Lee created a new arrangement for the song, and added lyrics (Romeo loved Juliet, Captain Smith and Pocahontas), which she neglected to copyright. Her new version of Fever was a hit, and was nominated in three categories at the First Annual Grammy Awards in 1959, including Record of the Year and Song of the Year.

While Lee was in London for a 1970 engagement at Royal Albert Hall, she invited Paul and Linda McCartney to dinner at The Dorchester. At the dinner, the couple gifted Lee with a song they had written entitled, Let's Love.

In July 1974, with Paul McCartney producing, Lee recorded the song at the Record Plant in Los Angeles, and it became the title track for her 40th album, her first and only on Atlantic Records.

More information: Jazz History Online

Lee starred opposite Danny Thomas in The Jazz Singer (1952), a remake of the Al Jolson film, The Jazz Singer (1927).
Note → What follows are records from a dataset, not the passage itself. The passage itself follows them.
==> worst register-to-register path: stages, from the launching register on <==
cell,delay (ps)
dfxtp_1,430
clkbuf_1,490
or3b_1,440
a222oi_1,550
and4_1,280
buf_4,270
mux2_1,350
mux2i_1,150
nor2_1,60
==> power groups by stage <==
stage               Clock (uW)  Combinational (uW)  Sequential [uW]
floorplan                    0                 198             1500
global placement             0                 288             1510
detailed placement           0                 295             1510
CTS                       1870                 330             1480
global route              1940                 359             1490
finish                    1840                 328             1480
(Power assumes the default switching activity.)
<file path="src/common/stcu_pkg.sv">
// Shared constants and types of the synchronised timer capture group
package stcu_pkg;
  localparam int          STCU_CH        = 4;
  localparam int          STCU_AW        = 8;
  localparam int          STCU_DW        = 32;
  // Register index inside one channel block; byte address is index times four
  localparam logic [3:0]  STCU_REG_RUN   = 4'h0;
  localparam logic [3:0]  STCU_REG_CTRL  = 4'h1;
  localparam logic [3:0]  STCU_REG_MODE  = 4'h2;
  localparam logic [3:0]  STCU_REG_TCTL  = 4'h3;
  localparam logic [3:0]  STCU_REG_CMP0  = 4'h4;
  localparam logic [3:0]  STCU_REG_CMP1  = 4'h5;
  localparam logic [3:0]  STCU_REG_CAP0  = 4'h6;
  localparam logic [3:0]  STCU_REG_CAP1  = 4'h7;
  localparam logic [3:0]  STCU_REG_COUNT = 4'h8;
  localparam logic [3:0]  STCU_REG_STAT  = 4'h9;
  // Address slices: channel select and register index
  localparam int          STCU_CH_HI     = 7;
  localparam int          STCU_CH_LO     = 6;
  localparam int          STCU_IDX_HI    = 5;
  localparam int          STCU_IDX_LO    = 2;
  // Field positions
  localparam int          STCU_RUN_CNT   = 0;
  localparam int          STCU_RUN_PRE   = 2;
  localparam int          STCU_CTRL_SYNC = 0;
  localparam int          STCU_MODE_EXT  = 0;
  localparam int          STCU_MODE_EDGE = 1;
  localparam int          STCU_TCTL_M0   = 0;
  localparam int          STCU_TCTL_M1   = 1;
  localparam int          STCU_TCTL_CAP0 = 2;
  localparam int          STCU_STAT_FLOP = 0;
  localparam int          STCU_STAT_RUN  = 1;
  // Reset values
  localparam logic [15:0] STCU_RST16     = 16'h0000;
  localparam logic [2:0]  STCU_RST3      = 3'h0;
  localparam logic [31:0] STCU_ZERO32    = 32'h0000_0000;
  // Prescaler: one count tick every eight clocks
  localparam logic [2:0]  STCU_PRE_LAST  = 3'h7;
  localparam logic [2:0]  STCU_PRE_STEP  = 3'h1;
  localparam logic [15:0] STCU_CNT_STEP  = 16'h0001;
  // Bus answers
  localparam logic [1:0]  STCU_OKAY      = 2'h0;
  localparam logic [1:0]  STCU_SLVERR    = 2'h2;
  typedef enum logic [1:0] {
    STCU_EDGE_OFF  = 2'h0,
    STCU_EDGE_PINS = 2'h1,
    STCU_EDGE_IN0  = 2'h2,
    STCU_EDGE_PEER = 2'h3
  } stcu_edge_t;
endpackage

</file>
<file path="src/design/stcu_channel.sv">
// One timer channel: counter, prescaler, capture, compare and toggle flop
`timescale 1ns/1ps
module stcu_channel
  import stcu_pkg::*;
(
  input  wire logic        mclk_in,
  input  wire logic        resetn_in,
  input  wire logic        run_in,
  input  wire logic        pre_run_in,
  input  wire logic        ext_clk_in,
  input  wire logic [1:0]  edge_sel_in,
  input  wire logic [2:0]  tctl_in,
  input  wire logic [15:0] cmp0_in,
  input  wire logic [15:0] cmp1_in,
  input  wire logic        cap_pin0_in,
  input  wire logic        cap_pin1_in,
  input  wire logic        peer_toggle_in,
  output logic      [15:0] count_out,
  output logic      [15:0] capture0_out,
  output logic      [15:0] capture1_out,
  output logic             toggle_out,
  output logic             cap0_irq_out,
  output logic             cap1_irq_out,
  output logic             match_irq_out
);
  typedef struct packed {
    logic [2:0]  in0;
    logic [2:0]  in1;
    logic        peer;
    logic [2:0]  pre;
    logic [15:0] count;
    logic [15:0] cap0;
    logic [15:0] cap1;
    logic        flop;
    logic        irq0;
    logic        irq1;
    logic        irqm;
  } stcu_ch_st_t;

  stcu_ch_st_t r;
  stcu_ch_st_t next_r;
  logic        rise0;
  logic        fall0;
  logic        rise1;
  logic        tick;
  logic        ev0;
  logic        ev1;
  logic        m0;
  logic        m1;
  logic [15:0] cnt_inc;

  always_comb begin
    next_r = r;
    next_r.in0 = {r.in0[1:0], cap_pin0_in};
    next_r.in1 = {r.in1[1:0], cap_pin1_in};
    next_r.peer = peer_toggle_in;
    rise0 = r.in0[1] & ~r.in0[2];
    fall0 = ~r.in0[1] & r.in0[2];
    rise1 = r.in1[1] & ~r.in1[2];
    cnt_inc = r.count + STCU_CNT_STEP;
    if (ext_clk_in) begin
      tick = run_in & rise0;
    end else begin
      tick = run_in & pre_run_in & (r.pre == STCU_PRE_LAST);
    end
    if (run_in && pre_run_in && !ext_clk_in) begin
      next_r.pre = (r.pre == STCU_PRE_LAST) ? STCU_RST3 : r.pre + STCU_PRE_STEP;
    end else begin
      next_r.pre = STCU_RST3;
    end
    if (!run_in) begin
      next_r.count = STCU_RST16;
    end else if (tick) begin
      next_r.count = cnt_inc;
    end
    m0 = tick && (cnt_inc == cmp0_in);
    m1 = tick && (cnt_inc == cmp1_in);
    unique case (stcu_edge_t'(edge_sel_in))
      STCU_EDGE_OFF: begin
        ev0 = 1'b0;
        ev1 = 1'b0;
      end
      STCU_EDGE_PINS: begin
        ev0 = rise0;
        ev1 = rise1;
      end
      STCU_EDGE_IN0: begin
        ev0 = rise0;
        ev1 = fall0;
      end
      STCU_EDGE_PEER: begin
        ev0 = peer_toggle_in & ~r.peer;
        ev1 = ~peer_toggle_in & r.peer;
      end
    endcase
    if (ev0) begin
      next_r.cap0 = r.count;
    end
    if (ev1) begin
      next_r.cap1 = r.count;
    end
    next_r.flop = r.flop
                ^ (m0 & tctl_in[STCU_TCTL_M0])
                ^ (m1 & tctl_in[STCU_TCTL_M1])
                ^ (ev0 & tctl_in[STCU_TCTL_CAP0]);
    next_r.irq0 = ev0;
    next_r.irq1 = ev1;
    next_r.irqm = m1;
  end

  always_ff @(posedge mclk_in or negedge resetn_in) begin
    if (!resetn_in) begin
      r <= '0;
    end else begin
      r <= next_r;
    end
  end

  assign count_out     = r.count;
  assign capture0_out  = r.cap0;
  assign capture1_out  = r.cap1;
  assign toggle_out    = r.flop;
  assign cap0_irq_out  = r.irq0;
  assign cap1_irq_out  = r.irq1;
  assign match_irq_out = r.irqm;
endmodule // stcu_channel

</file>
<file path="src/design/stcu_timer_group.sv">
// Four-channel timer group with synchronous start and an AXI4-Lite register slave
// Function
// - Channels grouped by four, lowest is master
// - Slaves begin counting on master's edge
// - Per-channel sync select: 0 alone, 1 master
// - Synced slave starts without own run bits
// - 16-bit up-counter on prescaler clock
// - Input 0 rise captures into register 0
// - Both match enables toggle flop on matches
// - Capture 0 may invert the toggle flop
// - Input 0 rises may clock the counter
// - Mode 11 captures on peer toggle edges
// - Input 0 rise and fall capture both
// - Falling capture raises capture 1 request
// - Input 1 rise captures into register 1
// - Input 0 rise raises capture 0 request
//
// Implementation choices: the AXI4-Lite register port and the placing of the registers.
`timescale 1ns/1ps
module stcu_timer_group
  import stcu_pkg::*;
(
  input  wire logic                mclk_in,
  input  wire logic                resetn_in,
  input  wire logic [STCU_AW-1:0]  s_axi_awaddr_in,
  input  wire logic                s_axi_awvalid_in,
  output logic                     s_axi_awready_out,
  input  wire logic [STCU_DW-1:0]  s_axi_wdata_in,
  input  wire logic [3:0]          s_axi_wstrb_in,
  input  wire logic                s_axi_wvalid_in,
  output logic                     s_axi_wready_out,
  output logic [1:0]               s_axi_bresp_out,
  output logic                     s_axi_bvalid_out,
  input  wire logic                s_axi_bready_in,
  input  wire logic [STCU_AW-1:0]  s_axi_araddr_in,
  input  wire logic                s_axi_arvalid_in,
  output logic                     s_axi_arready_out,
  output logic [STCU_DW-1:0]       s_axi_rdata_out,
  output logic [1:0]               s_axi_rresp_out,
  output logic                     s_axi_rvalid_out,
  input  wire logic                s_axi_rready_in,
  input  wire logic [STCU_CH-1:0]  capture_input_0_in,
  input  wire logic [STCU_CH-1:0]  capture_input_1_in,
  output logic      [STCU_CH-1:0]  toggle_output_pin_out,
  output logic      [STCU_CH-1:0]  capture0_irq_out,
  output logic      [STCU_CH-1:0]  capture1_irq_out,
  output logic      [STCU_CH-1:0]  match_irq_out
);
  typedef struct packed {
    logic                       aw_held;
    logic [STCU_AW-1:0]         aw_addr;
    logic                       w_held;
    logic [STCU_DW-1:0]         w_data;
    logic [3:0]                 w_strb;
    logic                       bvalid;
    logic [1:0]                 bresp;
    logic                       rvalid;
    logic [STCU_DW-1:0]         rdata;
    logic [1:0]                 rresp;
    logic [STCU_CH-1:0]         cnt_run;
    logic [STCU_CH-1:0]         pre_run;
    logic [STCU_CH-1:0]         sync;
    logic [STCU_CH-1:0][2:0]    mode;
    logic [STCU_CH-1:0][2:0]    tctl;
    logic [STCU_CH-1:0][15:0]   cmp0;
    logic [STCU_CH-1:0][15:0]   cmp1;
  } stcu_top_st_t;

  stcu_top_st_t              r;
  stcu_top_st_t              next_r;
  logic [STCU_CH-1:0]        run_eff;
  logic [STCU_CH-1:0]        pre_eff;
  logic [STCU_CH-1:0][15:0]  count;
  logic [STCU_CH-1:0][15:0]  cap0;
  logic [STCU_CH-1:0][15:0]  cap1;
  logic [STCU_CH-1:0]        flop;
  logic [STCU_CH-1:0]        peer;
  logic                      aw_take;
  logic                      w_take;
  logic                      ar_take;
  logic                      wr_go;
  logic [32:0]               wr_old;
  logic [32:0]               rd_val;
  logic [STCU_DW-1:0]        wr_val;
  logic [1:0]                wr_ch;
  logic [3:0]                wr_idx;

  // Readback of one register: bit 32 flags a mapped address
  function automatic logic [32:0] reg_read(input logic [STCU_AW-1:0] a);
    logic [1:0]  ch;
    logic [3:0]  idx;
    logic [32:0] v;
    ch  = a[STCU_CH_HI:STCU_CH_LO];
    idx = a[STCU_IDX_HI:STCU_IDX_LO];
    v   = {1'b1, STCU_ZERO32};
    case (idx)
      STCU_REG_RUN: begin
        v[STCU_RUN_CNT] = r.cnt_run[ch];
        v[STCU_RUN_PRE] = r.pre_run[ch];
      end
      STCU_REG_CTRL: begin
        v[STCU_CTRL_SYNC] = r.sync[ch];
      end
      STCU_REG_MODE: begin
        v[2:0] = r.mode[ch];
      end
      STCU_REG_TCTL: begin
        v[2:0] = r.tctl[ch];
      end
      STCU_REG_CMP0: begin
        v[15:0] = r.cmp0[ch];
      end
      STCU_REG_CMP1: begin
        v[15:0] = r.cmp1[ch];
      end
      STCU_REG_CAP0: begin
        v[15:0] = cap0[ch];
      end
      STCU_REG_CAP1: begin
        v[15:0] = cap1[ch];
      end
      STCU_REG_COUNT: begin
        v[15:0] = count[ch];
      end
      STCU_REG_STAT: begin
        v[STCU_STAT_FLOP] = flop[ch];
        v[STCU_STAT_RUN]  = run_eff[ch];
      end
      default: begin
        v = {1'b0, STCU_ZERO32};
      end
    endcase
    return v;
  endfunction

  // Byte-lane merge of write data over the current contents
  function automatic logic [STCU_DW-1:0] merge(input logic [STCU_DW-1:0] old,
                                               input logic [STCU_DW-1:0] nw,
                                               input logic [3:0]         strb);
    logic [STCU_DW-1:0] m;
    m = old;
    for (int b = 0; b < 4; b++) begin
      if (strb[b]) begin
        m[b*8 +: 8] = nw[b*8 +: 8];
      end
    end
    return m;
  endfunction

  assign s_axi_awready_out = !r.aw_held && !r.bvalid;
  assign s_axi_wready_out  = !r.w_held && !r.bvalid;
  assign s_axi_arready_out = !r.rvalid;
  assign s_axi_bvalid_out  = r.bvalid;
  assign s_axi_bresp_out   = r.bresp;
  assign s_axi_rvalid_out  = r.rvalid;
  assign s_axi_rdata_out   = r.rdata;
  assign s_axi_rresp_out   = r.rresp;

  assign aw_take = s_axi_awvalid_in && s_axi_awready_out;
  assign w_take  = s_axi_wvalid_in && s_axi_wready_out;
  assign ar_take = s_axi_arvalid_in && s_axi_arready_out;
  assign wr_go   = r.aw_held && r.w_held && !r.bvalid;
  assign wr_ch   = r.aw_addr[STCU_CH_HI:STCU_CH_LO];
  assign wr_idx  = r.aw_addr[STCU_IDX_HI:STCU_IDX_LO];
  // A process wakes on what the functions read, an assign only on their arguments
  always_comb begin
    wr_old = reg_read(r.aw_addr);
    rd_val = reg_read(s_axi_araddr_in);
    wr_val = merge(wr_old[31:0], r.w_data, r.w_strb);
  end

  always_comb begin
    next_r = r;
    if (s_axi_bready_in && r.bvalid) begin
      next_r.bvalid = 1'b0;
    end
    if (s_axi_rready_in && r.rvalid) begin
      next_r.rvalid = 1'b0;
    end
    if (aw_take) begin
      next_r.aw_held = 1'b1;
      next_r.aw_addr = s_axi_awaddr_in;
    end
    if (w_take) begin
      next_r.w_held = 1'b1;
      next_r.w_data = s_axi_wdata_in;
      next_r.w_strb = s_axi_wstrb_in;
    end
    if (wr_go) begin
      next_r.aw_held = 1'b0;
      next_r.w_held  = 1'b0;
      next_r.bvalid  = 1'b1;
      next_r.bresp   = wr_old[32] ? STCU_OKAY : STCU_SLVERR;
      case (wr_idx)
        STCU_REG_RUN: begin
          next_r.cnt_run[wr_ch] = wr_val[STCU_RUN_CNT];
          next_r.pre_run[wr_ch] = wr_val[STCU_RUN_PRE];
        end
        STCU_REG_CTRL: begin
          next_r.sync[wr_ch] = wr_val[STCU_CTRL_SYNC];
        end
        STCU_REG_MODE: begin
          next_r.mode[wr_ch] = wr_val[2:0];
        end
        STCU_REG_TCTL: begin
          next_r.tctl[wr_ch] = wr_val[2:0];
        end
        STCU_REG_CMP0: begin
          next_r.cmp0[wr_ch] = wr_val[15:0];
        end
        STCU_REG_CMP1: begin
          next_r.cmp1[wr_ch] = wr_val[15:0];
        end
        default: begin
          next_r.bresp = wr_old[32] ? STCU_OKAY : STCU_SLVERR;
        end
      endcase
    end
    if (ar_take) begin
      next_r.rvalid = 1'b1;
      next_r.rdata  = rd_val[31:0];
      next_r.rresp  = rd_val[32] ? STCU_OKAY : STCU_SLVERR;
    end
  end

  always_ff @(posedge mclk_in or negedge resetn_in) begin
    if (!resetn_in) begin
      r <= '0;
    end else begin
      r <= next_r;
    end
  end

  // Channel 0 is the group master; its own sync select has no effect
  genvar i;
  generate
    for (i = 0; i < STCU_CH; i++) begin : g_ch
      if (i == 0) begin : g_master
        assign run_eff[i] = r.cnt_run[i];
        assign pre_eff[i] = r.pre_run[i];
      end else begin : g_slave
        // A synced slave follows the master's run bits on the same edge
        assign run_eff[i] = r.sync[i] ? run_eff[0] : r.cnt_run[i];
        assign pre_eff[i] = r.sync[i] ? pre_eff[0] : r.pre_run[i];
      end
      // Peer toggle source is the previous channel of the group
      assign peer[i] = flop[(i + STCU_CH - 1) % STCU_CH];
      stcu_channel u_ch (
        .mclk_in        (mclk_in),
        .resetn_in      (resetn_in),
        .run_in         (run_eff[i]),
        .pre_run_in     (pre_eff[i]),
        .ext_clk_in     (r.mode[i][STCU_MODE_EXT]),
        .edge_sel_in    (r.mode[i][STCU_MODE_EDGE +: 2]),
        .tctl_in        (r.tctl[i]),
        .cmp0_in        (r.cmp0[i]),
        .cmp1_in        (r.cmp1[i]),
        .cap_pin0_in    (capture_input_0_in[i]),
        .cap_pin1_in    (capture_input_1_in[i]),
        .peer_toggle_in (peer[i]),
        .count_out      (count[i]),
        .capture0_out   (cap0[i]),
        .capture1_out   (cap1[i]),
        .toggle_out     (flop[i]),
        .cap0_irq_out   (capture0_irq_out[i]),
        .cap1_irq_out   (capture1_irq_out[i]),
        .match_irq_out  (match_irq_out[i])
      );
    end
  endgenerate

  assign toggle_output_pin_out = flop;
endmodule // stcu_timer_group

</file>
She played an alcoholic blues singer in Pete Kelly's Blues (1955), for which she was nominated for the Academy Award for Best Supporting Actress.

Lee provided speaking and singing voices for several characters in the Disney movie Lady and the Tramp (1955), playing the human Darling, the dog Peg, and the two Siamese cats, Si and Am. She also co-wrote, with Sonny Burke all of the original songs for the film, including He's A Tramp, Bella Notte, La La Lu, The Siamese Cat Song, and Peace on Earth.

In 1987, when Lady and the Tramp was released on VHS, Lee sought performance and song royalties on the video sales. When Disney refused to pay, she filed a lawsuit in 1988. After a prolonged legal battle, in 1992, Lee was awarded $2.3 million for breach of contract, plus $500,000 for unjust enrichment, $600,000 for illegal use of Lee's voice and $400,000 for the use of her name.

Peggy Lee also wrote the lyrics for Johnny Guitar, with music composer Victor Young, the title track of the 1954 film, Johnny Guitar, which she sings partially at the end of the movie.

During her career, Lee appeared in hundreds of variety shows, and several TV movies and specials.

Lee continued to perform into the 1990s, sometimes using a wheelchair. After years of poor health, she died of complications from diabetes and a heart attack on January 21, 2002, at the age of 81. She was cremated and her ashes were buried with a bench-style monument in Westwood Village Memorial Park Cemetery in Los Angeles.

More information: UDiscover Music 


Retire? Not on your life.
I have no plans to stop singing.
What are you going to do when you love music?
It's a terrible disease. You can't stop.
Of course, I'd like to get off the road.